There is little doubt in my mind that Kate Winslet is one of Hollywood’s most talented screen gems. It was she, as much as Leo, that kept me going back to see Titanic over and over and over again. Amidst all the melodrama sinking into the sea, it was Winslet that kept the film afloat with her deep and determined yearning for a different life. How could she drown when she was already dead, just coming alive?
Winslet is also the redemptive quality in the screen adaptation of Bernard Schlink’s The Reader, though her brilliant performance isn’t enough to save the film from a cold, hard death. The Reader tells the story of 16-year-old Michael Berg who has an affair with Hanna Schmitz (Winslet), an illiterate German woman twice his age. Years later as a law student, Berg encounters Schmitz in a German court where she is being tried as an SS officer for the slaughter of 300 Jews. The first half of the film is rife with sex, love and Winslet, naked and moaning. The latter part is heavy with Holocaust courtroom-drama—horrifying survivor stories, guilty Nazis squirming, public crimes brought to a public reckoning. Yet even with so provocative a subject, the film never elicits the wrenching emotional response the subject matter demands.
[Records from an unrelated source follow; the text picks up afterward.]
Source: an optimization exercise on an open RTL-to-GDS flow (aim: small area, a short achievable clock period and few clock cycles per item). Production flows keep margins and buffers that such runs may drop. RTL that was checked went through simulation tests only; none was proved equivalent to the original. Power and IR drop assume default switching activity.

Design sonar_range_proximity_blinker_unit, start of the top module:
module sonar_range_proximity_blinker_unit (
  input  logic                                clk,
  input  logic                                rst,
  input  logic                                item_valid,
  output logic                                item_stall,
  input  srpb_pkg::srpb_item_t                item,
  output logic                                result_valid,
  input  logic                                result_stall,
  output srpb_pkg::srpb_result_t              result,
  input  logic                                cfg_valid,
  output logic                                cfg_ready,
  input  logic [srpb_pkg::CFG_IDX_W-1:0]      cfg_index,
  input  logic [srpb_pkg::CFG_DATA_W-1:0]     cfg_data
);
Size: about 1400 cells after synthesis, about 190 flip-flops, ~48 I/O pins.
export LEC_CHECK = 0
export ABC_AREA = 1
export ABC_CLOCK_PERIOD_IN_PS = 2000
export CAP_MARGIN = 20
export CORE_MARGIN = 2
export CORE_UTILIZATION = 40
export SETUP_SLACK_MARGIN = 4.3
export SLEW_MARGIN = 20
create_clock -name core_clock -period 7.0 [get_ports {clk}]
standard.sh (not shown) runs the stock make flow with config.mk's settings and CLKGATE_MAP_FILE= SYNTH_SCRIPT=/design/flow/synth_recipe.tcl, a recipe that flattens the netlist after the stock synthesis.
==> flow/flow/run.sh <==
#!/bin/bash
# The standard layout, with the port buffers made from plain buffers
# (sky130_fd_sc_hd__buf_4) instead of the delay cell buffer_ports picks by default
set -euo pipefail
bash standard.sh "BUFFER_PORTS_ARGS=-buffer_cell sky130_fd_sc_hd__buf_4" finish > flow.log 2>&1
The baseline completed without violations.
Testbench counts at the start, summed over its fixed seeds: cycles 96,228, items 96,000.
Then changed:
--- a/flow/design.v
+++ b/flow/design.v
@@ -33,22 +33,23 @@
     logic [VAL_WIDTH-1:0] distance_cm;
     logic                 distance_new;
   } srpb_result_t;
 endpackage
 module srpb_mul (
   input  logic [srpb_pkg::VAL_WIDTH-1:0] acc,
   input  logic [srpb_pkg::CM_CFG_W-1:0]  a,
   input  logic                           bit_i,
-  output logic [srpb_pkg::VAL_WIDTH-1:0] acc_next
+  output logic [srpb_pkg::VAL_WIDTH-1:0] sum,
+  output logic                           ovf
 );
   localparam int VW = srpb_pkg::VAL_WIDTH;
-  logic [VW:0] sum;
-  assign sum      = {1'b0, acc[VW-2:0], 1'b0} + {1'b0, VW'(bit_i ? a : '0)};
-  assign acc_next = (acc[VW-1] || sum[VW]) ? '1 : sum[VW-1:0];
+  logic carry;
+  assign {carry, sum} = {1'b0, acc[VW-2:0], 1'b0} + {1'b0, VW'(bit_i ? a : '0)};
+  assign ovf          = acc[VW-1] || carry;
 endmodule
 module sonar_range_proximity_blinker_unit (
   input  logic                                clk,
   input  logic                                rst,
   input  logic                                item_valid,
   output logic                                item_stall,
   input  srpb_pkg::srpb_item_t                item,
   output logic                                result_valid,
@@ -71,16 +72,17 @@
   logic [KW-1:0] ticks_per_cm;
   logic [CW-1:0] trigger_next;   
   logic          pulse_pending;
   logic          trigger_level;
   logic [VW-1:0] echo_int;       
   logic [FB-1:0] echo_frac;      
   logic [VW-1:0] distance_cm;
   logic [VW-1:0] half_period;
+  logic          half_ovf;       
   logic [CW-1:0] blink_next;     
   logic          led_state;
   logic          distance_new;
   logic          h_tick;
   logic          h_rise;
   logic          h_fall;
   logic          e_valid;
   srpb_pkg::srpb_item_t e_item;
@@ -106,17 +108,18 @@
   logic          echo_last;
   logic          echo_carry;
   logic          near_hit;
   logic          mid_hit;
   logic          will_scale;
   logic [3:0]    tpc_msb;
   logic          tpc_msb_bit;
   logic          scale_bit_next;
-  logic [VW-1:0] scale_next;
+  logic [VW-1:0] scale_sum;
+  logic          scale_ovf;
   logic          busy_next;
   logic          pending_next;
   assign cfg_ready    = 1'b1;
   assign item_stall   = stall_q;
   assign result_valid = rv_q;
   assign result       = {trigger_level, led_state, distance_cm, distance_new};
   assign res_ok  = !(pending && result_stall);
   assign proc    = (h_tick || h_rise || h_fall) && !busy && res_ok;
@@ -125,17 +128,17 @@
   assign do_fall = h_fall && !busy && res_ok;
   assign push      = item_valid && !stall_q;
   assign head_free = !(h_tick || h_rise || h_fall) || proc;
   assign nh_valid  = e_valid || push;
   assign nh_item   = e_valid ? e_item : item;
   assign trigger_inc = trigger_next + CW'(1);
   assign blink_inc   = blink_next + CW'(1);
   assign trigger_hit = trigger_next >= trigger_interval;
-  assign blink_hit   = blink_next >= half_period;
+  assign blink_hit   = half_ovf ? (blink_next == '1) : (blink_next >= half_period);
   assign echo_carry = echo_frac >= FB'(1024 - 878);
   assign echo_last  = (echo_int == srpb_pkg::ECHO_LAST_INT) &&
                       (echo_frac == srpb_pkg::ECHO_LAST_FRAC);
   assign near_hit = (echo_int[VW-1:KW] == '0) &&
                     ({echo_int[KW-1:0], |echo_frac} <= {near_limit_cm, 1'b0});
   assign mid_hit  = (echo_int[VW-1:KW] == '0) && (echo_int[KW-1:0] < far_limit_cm);
   always_comb begin
     tpc_msb     = 4'd0;
@@ -151,20 +154,21 @@
   always_comb begin
     scale_bit_next = 1'b0;
     for (int i = 0; i < KW - 1; i++) begin
       if (scale_left == 4'(i + 2)) scale_bit_next = ticks_per_cm[i];
     end
     if (!busy) scale_bit_next = tpc_msb_bit;
   end
   srpb_mul u_mul (
-    .acc      (half_period),
-    .a        (distance_cm[KW-1:0]),
-    .bit_i    (scale_bit),
-    .acc_next (scale_next)
+    .acc   (half_period),
+    .a     (distance_cm[KW-1:0]),
+    .bit_i (scale_bit),
+    .sum   (scale_sum),
+    .ovf   (scale_ovf)
   );
   assign busy_next    = busy ? (scale_left != 4'd1) : (do_fall && will_scale);
   assign pending_next = proc || (pending && !(rv_q && !result_stall));
   always_ff @(posedge clk) begin
     if (rst) begin
       trigger_interval <= srpb_pkg::RST_TRIGGER_INTERVAL;
       near_limit_cm    <= srpb_pkg::RST_NEAR_LIMIT_CM;
       far_limit_cm     <= srpb_pkg::RST_FAR_LIMIT_CM;
@@ -187,16 +191,17 @@
     if (rst) begin
       trigger_next  <= CW'(1);
       pulse_pending <= 1'b0;
       trigger_level <= 1'b0;
       echo_int      <= '0;
       echo_frac     <= '0;
       distance_cm   <= '0;
       half_period   <= srpb_pkg::RST_HALF_PERIOD;
+      half_ovf      <= 1'b0;
       blink_next    <= CW'(1);
       led_state     <= 1'b0;
       distance_new  <= 1'b0;
       h_tick        <= 1'b0;
       h_rise        <= 1'b0;
       h_fall        <= 1'b0;
       e_valid       <= 1'b0;
       stall_q       <= 1'b0;
@@ -225,20 +230,22 @@
       end
       if (proc) distance_new <= do_fall;
       if (do_fall) begin
         distance_cm <= echo_int;
         if (near_hit)                half_period <= near_half_period;
         else if (!mid_hit)           half_period <= far_half_period;
         else if (ticks_per_cm == '0) half_period <= '0;
         else                         half_period <= echo_int;
+        half_ovf <= 1'b0;
         scale_left <= tpc_msb;
       end
       if (busy) begin
-        half_period <= scale_next;
+        half_period <= scale_sum;
+        half_ovf    <= half_ovf || scale_ovf;
         scale_left  <= scale_left - 4'd1;
       end
       busy    <= busy_next;
       pending <= pending_next;
       rv_q    <= pending_next && !busy_next;
       if (head_free) begin
         h_tick  <= nh_valid && !nh_item.action;
         h_rise  <= nh_valid && nh_item.action && nh_item.echo_level;
The new run passed the timing, design-rule and antenna checks.
Worst setup slack improved by 0.051 ns.
Clock skew is about the same.
Critical path depth came out lower by 7.
Die area came out higher by 4.2%.
Core utilization came out lower by 0.11 points.
Total power came out lower by 12%.
Count of clock-buffer cells in the layout came out higher by 2.
Function not checked in the second run of this note: the RTL went through the layout flow alone.

port drivers added, routing unchanged:
Ports are ideal in the flow. The routed layouts listed here were re-timed in OpenROAD.
Step 1 sets driving cells, clkbuf_16 on the clock port and buf_2 on the other inputs (assumed; they add their load-dependent delay and slew).
Step 2 adds t to the input delays and takes it off the output delays; t is the mean of the earliest and latest rising clock arrival at the registers after step 1. Input paths then give back, and output paths get back, about the clock's delay inside the block.
a / b / c = no drivers / after step 1 / after step 2; a / b = the first two.
run	t (ns)	slack for setup (ns)	hold slack, ns	cell pins on the clock port's net
the first run	0.484	4.371 / 4.397 / 3.913	0.452 / 0.452 / 0.452	1
the second run	0.468	4.422 / 4.446 / 3.978	0.449 / 0.449 / 0.449	1
After both steps every run listed still meets setup and hold. For the first run, which loses most, drivers alone change the setup slack by +0.026 ns; drivers and shift together by -0.458 ns.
Perhaps Winslet is too pretty for the kind of sordid and desperate Pedophilia the film posits as “love.” In fact it isn’t until Schmitz is serving a 20-year prison sentence, her face wizened, blemished and discolored that the two lead characters even act as if they care for each other; Ralph Fiennes plays an older Berg, who sends her tapes of himself dictating her favorite novels. As young lovers, Schmitz is drawn to the boy but vulnerable in the face of his education; he is her senior when it comes to knowledge, and his real powers of seduction reside more in his ability to read than his skill with raw flesh.
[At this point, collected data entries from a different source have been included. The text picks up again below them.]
This is an optimization exercise on Yosys and OpenROAD, whose aim is a short achievable clock period and few clock cycles, not a production implementation.
The RTL was checked by simulation tests, not by an equivalence proof against the original design.
Power figures rest on the tool's default switching activity, not on a simulated workload.

## flow/design.v

```verilog
package mips_pkg;
    typedef struct packed {
        logic [5:0]         op;
        logic [5-1:0] rs;
        logic [5-1:0] rt;
        logic [5-1:0] rd;
        logic [4:0]         shamt;
        logic [5:0]         funct;
    } r_fmt_t;
    typedef struct packed {
        logic [5:0]         op;
        logic [5-1:0] rs;
        logic [5-1:0] rt;
        logic [15:0]        imm;
    } i_fmt_t;
    typedef struct packed {
        logic [5:0]  op;
        logic [25:0] target;
    } j_fmt_t;
    typedef union packed {
        r_fmt_t r_fmt;
        i_fmt_t i_fmt;
        j_fmt_t j_fmt;
    } instr_t;
    typedef enum logic [3:0] {
        ALU_ADD, ALU_SUB, ALU_AND, ALU_OR, ALU_XOR,
        ALU_SLT, ALU_SLTU, ALU_SLL, ALU_SRL, ALU_LUI
    } alu_op_e;
    typedef enum logic [2:0] {
        MEM_NONE, MEM_LW, MEM_LB, MEM_LBU, MEM_SW, MEM_SB
    } mem_op_e;
    typedef enum logic [1:0] {
        FWD_REG, FWD_MEM, FWD_WB
    } fwd_sel_e;
    typedef struct packed {
        logic [32-1:0] pc;
        instr_t           instr;
    } if_id_t;
    typedef struct packed {
        logic               valid;
        logic [32-1:0]   pc;
        logic [32-1:0]   rs_val;
        logic [32-1:0]   rt_val;
        logic [5-1:0] rs;
        logic [5-1:0] rt;
        logic [5-1:0] dest;
        logic [32-1:0]   imm;
        logic [4:0]         shamt;
        alu_op_e            alu_op;
        logic               use_imm;
        mem_op_e            mem_op;
        logic               reg_write;
        logic               is_beq;
        logic               is_bne;
        logic               is_jump;
        logic [32-1:0]   jump_target;
    } id_ex_t;
    typedef struct packed {
        logic               valid;
        logic [32-1:0]   alu_result;
        logic [32-1:0]   store_data;
        logic [5-1:0] dest;
        mem_op_e            mem_op;
        logic               reg_write;
    } ex_mem_t;
    typedef struct packed {
        logic               valid;
        logic [32-1:0]   result;
        logic [5-1:0] dest;
        logic               reg_write;
    } mem_wb_t;
endpackage
module fetch_unit (
    input  logic             clk,
    input  logic             rst,
    input  logic             stall,
    input  logic             squash,
    input  logic             redirect,
    input  logic [32-1:0] redirect_pc,
    input  mips_pkg::instr_t           im_out,
    output logic [32-1:0] im_addr,
    output logic             im_en,
    output mips_pkg::if_id_t           if_id
);
    logic [32-1:0] pc;
    assign im_addr = pc;
    assign im_en   = !stall;
    always_ff @(posedge clk) begin
        if (rst) begin
            pc <= 32'h0000_0000;
        end else if (redirect) begin
            pc <= redirect_pc;
        end else if (!stall) begin
            pc <= pc + 32'd4;
        end
    end
    always_ff @(posedge clk) begin
        if (rst || squash) begin
            if_id.instr <= '0;
        end else if (!stall) begin
            if_id.pc    <= pc;
            if_id.instr <= im_out;
        end
    end
endmodule
module register_file (
    input  logic               clk,
    input  logic [5-1:0] rd_a,
    input  logic [5-1:0] rd_b,
    input  logic [5-1:0] wr_idx,
    input  logic               wr_en,
    input  logic [32-1:0]   wr_data,
    output logic [32-1:0]   a_val,
    output logic [32-1:0]   b_val
);
    logic [32-1:0] regs [32];
    function automatic logic [32-1:0] read_port(input logic [5-1:0] idx);
        if (idx == '0) begin
            read_port = '0;
        end else if (wr_en && wr_idx == idx) begin
            read_port = wr_data;
        end else begin
            read_port = regs[idx];
        end
    endfunction
    always_ff @(posedge clk) begin
        if (wr_en && wr_idx != '0) begin
            regs[wr_idx] <= wr_data;
        end
    end
    always_comb begin
        a_val = read_port(rd_a);
        b_val = read_port(rd_b);
    end
endmodule
module decode_stage (
    input  logic    clk,
    input  logic    rst,
    input  logic    stall,
    input  logic    bubble,
    input  logic    squash,
    input  mips_pkg::if_id_t  if_id,
    input  mips_pkg::mem_wb_t mem_wb,
    output mips_pkg::id_ex_t  id_ex
);
    logic [5:0]       op;
    logic             sign_ext;
    logic [32-1:0] pc_plus4;
    logic [32-1:0] rs_val;
    logic [32-1:0] rt_val;
    mips_pkg::id_ex_t           d;
    assign op       = if_id.instr.r_fmt.op;
    assign sign_ext = !(op == 6'h0c || op == 6'h0d || op == 6'h0e);
    assign pc_plus4 = if_id.pc + 32'd4;
    register_file u_regs (
        .clk     (clk),
        .rd_a    (if_id.instr.r_fmt.rs),
        .rd_b    (if_id.instr.r_fmt.rt),
        .wr_idx  (mem_wb.dest),
        .wr_en   (mem_wb.valid && mem_wb.reg_write),
        .wr_data (mem_wb.result),
        .a_val   (rs_val),
        .b_val   (rt_val)
    );
    always_comb begin
        d.valid       = 1'b1;
        d.pc          = if_id.pc;
        d.rs_val      = rs_val;
        d.rt_val      = rt_val;
        d.rs          = if_id.instr.r_fmt.rs;
        d.rt          = if_id.instr.r_fmt.rt;
        d.dest        = if_id.instr.i_fmt.rt;
        d.shamt       = if_id.instr.r_fmt.shamt;
        d.alu_op      = mips_pkg::ALU_ADD;
        d.use_imm     = 1'b1;
        d.mem_op      = mips_pkg::MEM_NONE;
        d.reg_write   = 1'b1;
        d.is_beq      = 1'b0;
        d.is_bne      = 1'b0;
        d.is_jump     = 1'b0;
        d.jump_target = {pc_plus4[31:28], if_id.instr.j_fmt.target, 2'b00};
        d.imm = sign_ext ? {{16{if_id.instr.i_fmt.imm[15]}}, if_id.instr.i_fmt.imm}
                         : {16'h0000, if_id.instr.i_fmt.imm};
        case (op)
            6'h00: begin
                d.dest    = if_id.instr.r_fmt.rd;
                d.use_imm = 1'b0;
                case (if_id.instr.r_fmt.funct)
                    6'h21: d.alu_op = mips_pkg::ALU_ADD;
                    6'h23: d.alu_op = mips_pkg::ALU_SUB;
                    6'h24:  d.alu_op = mips_pkg::ALU_AND;
                    6'h25:   d.alu_op = mips_pkg::ALU_OR;
                    6'h26:  d.alu_op = mips_pkg::ALU_XOR;
                    6'h2a:  d.alu_op = mips_pkg::ALU_SLT;
                    6'h2b: d.alu_op = mips_pkg::ALU_SLTU;
                    6'h00:  d.alu_op = mips_pkg::ALU_SLL;
                    6'h02:  d.alu_op = mips_pkg::ALU_SRL;
                    default:  d.reg_write = 1'b0;
                endcase
            end
            6'h09: d.alu_op = mips_pkg::ALU_ADD;
            6'h0a:  d.alu_op = mips_pkg::ALU_SLT;
            6'h0c:  d.alu_op = mips_pkg::ALU_AND;
            6'h0d:   d.alu_op = mips_pkg::ALU_OR;
            6'h0e:  d.alu_op = mips_pkg::ALU_XOR;
            6'h0f:   d.alu_op = mips_pkg::ALU_LUI;
            6'h23:    d.mem_op = mips_pkg::MEM_LW;
            6'h20:    d.mem_op = mips_pkg::MEM_LB;
            6'h24:   d.mem_op = mips_pkg::MEM_LBU;
            6'h2b: begin
                d.mem_op    = mips_pkg::MEM_SW;
                d.reg_write = 1'b0;
            end
            6'h28: begin
                d.mem_op    = mips_pkg::MEM_SB;
                d.reg_write = 1'b0;
            end
            6'h04: begin
                d.is_beq    = 1'b1;
                d.reg_write = 1'b0;
            end
            6'h05: begin
                d.is_bne    = 1'b1;
                d.reg_write = 1'b0;
            end
            6'h02: begin
                d.is_jump   = 1'b1;
                d.reg_write = 1'b0;
            end
            default: d.reg_write = 1'b0;
        endcase
    end
    always_ff @(posedge clk) begin
        if (rst || squash || bubble) begin
            id_ex.valid <= 1'b0;
        end else if (!stall) begin
            id_ex <= d;
        end
    end
endmodule
module hazard_unit (
    input  mips_pkg::if_id_t   if_id,
    input  mips_pkg::id_ex_t   id_ex,
    input  mips_pkg::ex_mem_t  ex_mem,
    input  mips_pkg::mem_wb_t  mem_wb,
    input  logic     redirect,
    output logic     stall,
    output logic     bubble,
    output logic     squash,
    output mips_pkg::fwd_sel_e fwd_a,
    output mips_pkg::fwd_sel_e fwd_b
);
    logic load_ex;
    logic load_use;
    function automatic mips_pkg::fwd_sel_e fwd_for(input logic [5-1:0] idx);
        if (idx != '0 && ex_mem.valid && ex_mem.reg_write && ex_mem.dest == idx) begin
            fwd_for = mips_pkg::FWD_MEM;
        end else if (idx != '0 && mem_wb.valid && mem_wb.reg_write && mem_wb.dest == idx) begin
            fwd_for = mips_pkg::FWD_WB;
        end else begin
            fwd_for = mips_pkg::FWD_REG;
        end
    endfunction
    always_comb begin
        fwd_a = fwd_for(id_ex.rs);
        fwd_b = fwd_for(id_ex.rt);
    end
    assign load_ex  = id_ex.valid && id_ex.dest != '0
                      && (id_ex.mem_op == mips_pkg::MEM_LW || id_ex.mem_op == mips_pkg::MEM_LB
                          || id_ex.mem_op == mips_pkg::MEM_LBU);
    assign load_use = load_ex && (id_ex.dest == if_id.instr.r_fmt.rs
                                  || id_ex.dest == if_id.instr.r_fmt.rt);
    assign stall  = load_use && !redirect;
    assign bubble = load_use;
    assign squash = redirect;
endmodule
module execute_stage (
    input  logic             clk,
    input  logic             rst,
    input  mips_pkg::id_ex_t           id_ex,
    input  mips_pkg::fwd_sel_e         fwd_a,
    input  mips_pkg::fwd_sel_e         fwd_b,
    input  logic [32-1:0] mem_result,
    input  logic [32-1:0] wb_result,
    output logic             redirect,
    output logic [32-1:0] redirect_pc,
    output mips_pkg::ex_mem_t          ex_mem
);
    logic [32-1:0] a;
    logic [32-1:0] rt_fwd;
    logic [32-1:0] b;
    logic [32-1:0] alu_y;
    logic [32-1:0] br_target;
    logic             taken;
    function automatic logic [32-1:0] pick(input mips_pkg::fwd_sel_e         sel,
                                              input logic [32-1:0] reg_val);
        case (sel)
            mips_pkg::FWD_MEM: pick = mem_result;
            mips_pkg::FWD_WB:  pick = wb_result;
            default: pick = reg_val;
        endcase
    endfunction
    always_comb begin
        a      = pick(fwd_a, id_ex.rs_val);
        rt_fwd = pick(fwd_b, id_ex.rt_val);
    end
    assign b = id_ex.use_imm ? id_ex.imm : rt_fwd;
    always_comb begin
        case (id_ex.alu_op)
            mips_pkg::ALU_ADD:  alu_y = a + b;
            mips_pkg::ALU_SUB:  alu_y = a - b;
            mips_pkg::ALU_AND:  alu_y = a & b;
            mips_pkg::ALU_OR:   alu_y = a | b;
            mips_pkg::ALU_XOR:  alu_y = a ^ b;
            mips_pkg::ALU_SLT:  alu_y = {{(32-1){1'b0}}, $signed(a) < $signed(b)};
            mips_pkg::ALU_SLTU: alu_y = {{(32-1){1'b0}}, a < b};
            mips_pkg::ALU_SLL:  alu_y = b << id_ex.shamt;
            mips_pkg::ALU_SRL:  alu_y = b >> id_ex.shamt;
            mips_pkg::ALU_LUI:  alu_y = {b[15:0], 16'h0000};
            default:  alu_y = a + b;
        endcase
    end
    assign br_target = id_ex.pc + 32'd4 + {id_ex.imm[32-3:0], 2'b00};
    assign taken = id_ex.is_jump
                   || (id_ex.is_beq && a == rt_fwd)
                   || (id_ex.is_bne && a != rt_fwd);
    assign redirect    = id_ex.valid && taken;
    assign redirect_pc = id_ex.is_jump ? id_ex.jump_target : br_target;
    always_ff @(posedge clk) begin
        if (rst) begin
            ex_mem.valid <= 1'b0;
        end else begin
            ex_mem.valid      <= id_ex.valid;
            ex_mem.alu_result <= alu_y;
            ex_mem.store_data <= rt_fwd;
            ex_mem.dest       <= id_ex.dest;
            ex_mem.mem_op     <= id_ex.mem_op;
            ex_mem.reg_write  <= id_ex.reg_write;
        end
    end
endmodule
module memory_stage (
    input  logic             clk,
    input  logic             rst,
    input  mips_pkg::ex_mem_t          ex_mem,
    input  logic [32-1:0] dm_out,
    output logic [32-1:0] dm_addr,
    output logic [32-1:0] dm_in,
    output logic             dm_en,
    output logic [3:0]       dm_byte,
    output logic [32-1:0] mem_result,
    output mips_pkg::mem_wb_t          mem_wb
);
    logic [1:0]       lane;
    logic [7:0]       ld_byte;
    logic [32-1:0] ld_data;
    logic             is_load;
    assign lane    = ex_mem.alu_result[1:0];
    assign is_load = ex_mem.mem_op == mips_pkg::MEM_LW || ex_mem.mem_op == mips_pkg::MEM_LB
                     || ex_mem.mem_op == mips_pkg::MEM_LBU;
    assign dm_en   = ex_mem.valid && ex_mem.mem_op != mips_pkg::MEM_NONE;
    assign dm_addr = {ex_mem.alu_result[32-1:2], 2'b00};
    assign dm_in = (ex_mem.mem_op == mips_pkg::MEM_SB) ? {4{ex_mem.store_data[7:0]}}
                                             : ex_mem.store_data;
    assign dm_byte = !ex_mem.valid              ? 4'b0000 :
                     ex_mem.mem_op == mips_pkg::MEM_SW    ? 4'b1111 :
                     ex_mem.mem_op == mips_pkg::MEM_SB    ? 4'b0001 << lane :
                                                  4'b0000;
    assign ld_byte = dm_out[8*lane +: 8];
    always_comb begin
        case (ex_mem.mem_op)
            mips_pkg::MEM_LB:  ld_data = {{24{ld_byte[7]}}, ld_byte};
            mips_pkg::MEM_LBU: ld_data = {24'h000000, ld_byte};
            default: ld_data = dm_out;
        endcase
    end
    assign mem_result = is_load ? ld_data : ex_mem.alu_result;
    always_ff @(posedge clk) begin
        if (rst) begin
            mem_wb.valid <= 1'b0;
        end else begin
            mem_wb.valid     <= ex_mem.valid;
            mem_wb.result    <= mem_result;
            mem_wb.dest      <= ex_mem.dest;
            mem_wb.reg_write <= ex_mem.reg_write;
        end
    end
endmodule
module cpu (
    input  logic             clk,
    input  logic             rst,
    input  logic [32-1:0] im_out,
    output logic [32-1:0] im_addr,
    output logic             im_en,
    input  logic [32-1:0] dm_out,
    output logic [32-1:0] dm_addr,
    output logic [32-1:0] dm_in,
    output logic             dm_en,
    output logic [3:0]       dm_byte
);
    mips_pkg::if_id_t           if_id;
    mips_pkg::id_ex_t           id_ex;
    mips_pkg::ex_mem_t          ex_mem;
    mips_pkg::mem_wb_t          mem_wb;
    logic             stall;
    logic             bubble;
    logic             squash;
    logic             redirect;
    logic [32-1:0] redirect_pc;
    logic [32-1:0] mem_result;
    mips_pkg::fwd_sel_e         fwd_a;
    mips_pkg::fwd_sel_e         fwd_b;
    fetch_unit u_fetch (
        .clk         (clk),
        .rst         (rst),
        .stall       (stall),
        .squash      (squash),
        .redirect    (redirect),
        .redirect_pc (redirect_pc),
        .im_out      (im_out),
        .im_addr     (im_addr),
        .im_en       (im_en),
        .if_id       (if_id)
    );
    decode_stage u_decode (
        .clk    (clk),
        .rst    (rst),
        .stall  (stall),
        .bubble (bubble),
        .squash (squash),
        .if_id  (if_id),
        .mem_wb (mem_wb),
        .id_ex  (id_ex)
    );
    hazard_unit u_hazard (
        .if_id    (if_id),
        .id_ex    (id_ex),
        .ex_mem   (ex_mem),
        .mem_wb   (mem_wb),
        .redirect (redirect),
        .stall    (stall),
        .bubble   (bubble),
        .squash   (squash),
        .fwd_a    (fwd_a),
        .fwd_b    (fwd_b)
    );
    execute_stage u_execute (
        .clk         (clk),
        .rst         (rst),
        .id_ex       (id_ex),
        .fwd_a       (fwd_a),
        .fwd_b       (fwd_b),
        .mem_result  (mem_result),
        .wb_result   (mem_wb.result),
        .redirect    (redirect),
        .redirect_pc (redirect_pc),
        .ex_mem      (ex_mem)
    );
    memory_stage u_memory (
        .clk        (clk),
        .rst        (rst),
        .ex_mem     (ex_mem),
        .dm_out     (dm_out),
        .dm_addr    (dm_addr),
        .dm_in      (dm_in),
        .dm_en      (dm_en),
        .dm_byte    (dm_byte),
        .mem_result (mem_result),
        .mem_wb     (mem_wb)
    );
endmodule
```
Still, the chemistry between the two fizzles and their lack of emotional intimacy makes it difficult for the audience to care when they need to. As a weak and lonely Schmitz confesses to murderous crimes, there is less a feeling of betrayal and more, an air of tragedy. Intellectually, we know Schmitz has committed an egregious offense, but there is no outcry, no anguish, not even anger. A dumbfounded Berg skips class and court to brood and smoke cigarettes instead of grieving. His reaction is as passionless as Winslet’s face is terrified.
What is left isn’t much, so for those who read the book and know the ending, it comes as no surprise.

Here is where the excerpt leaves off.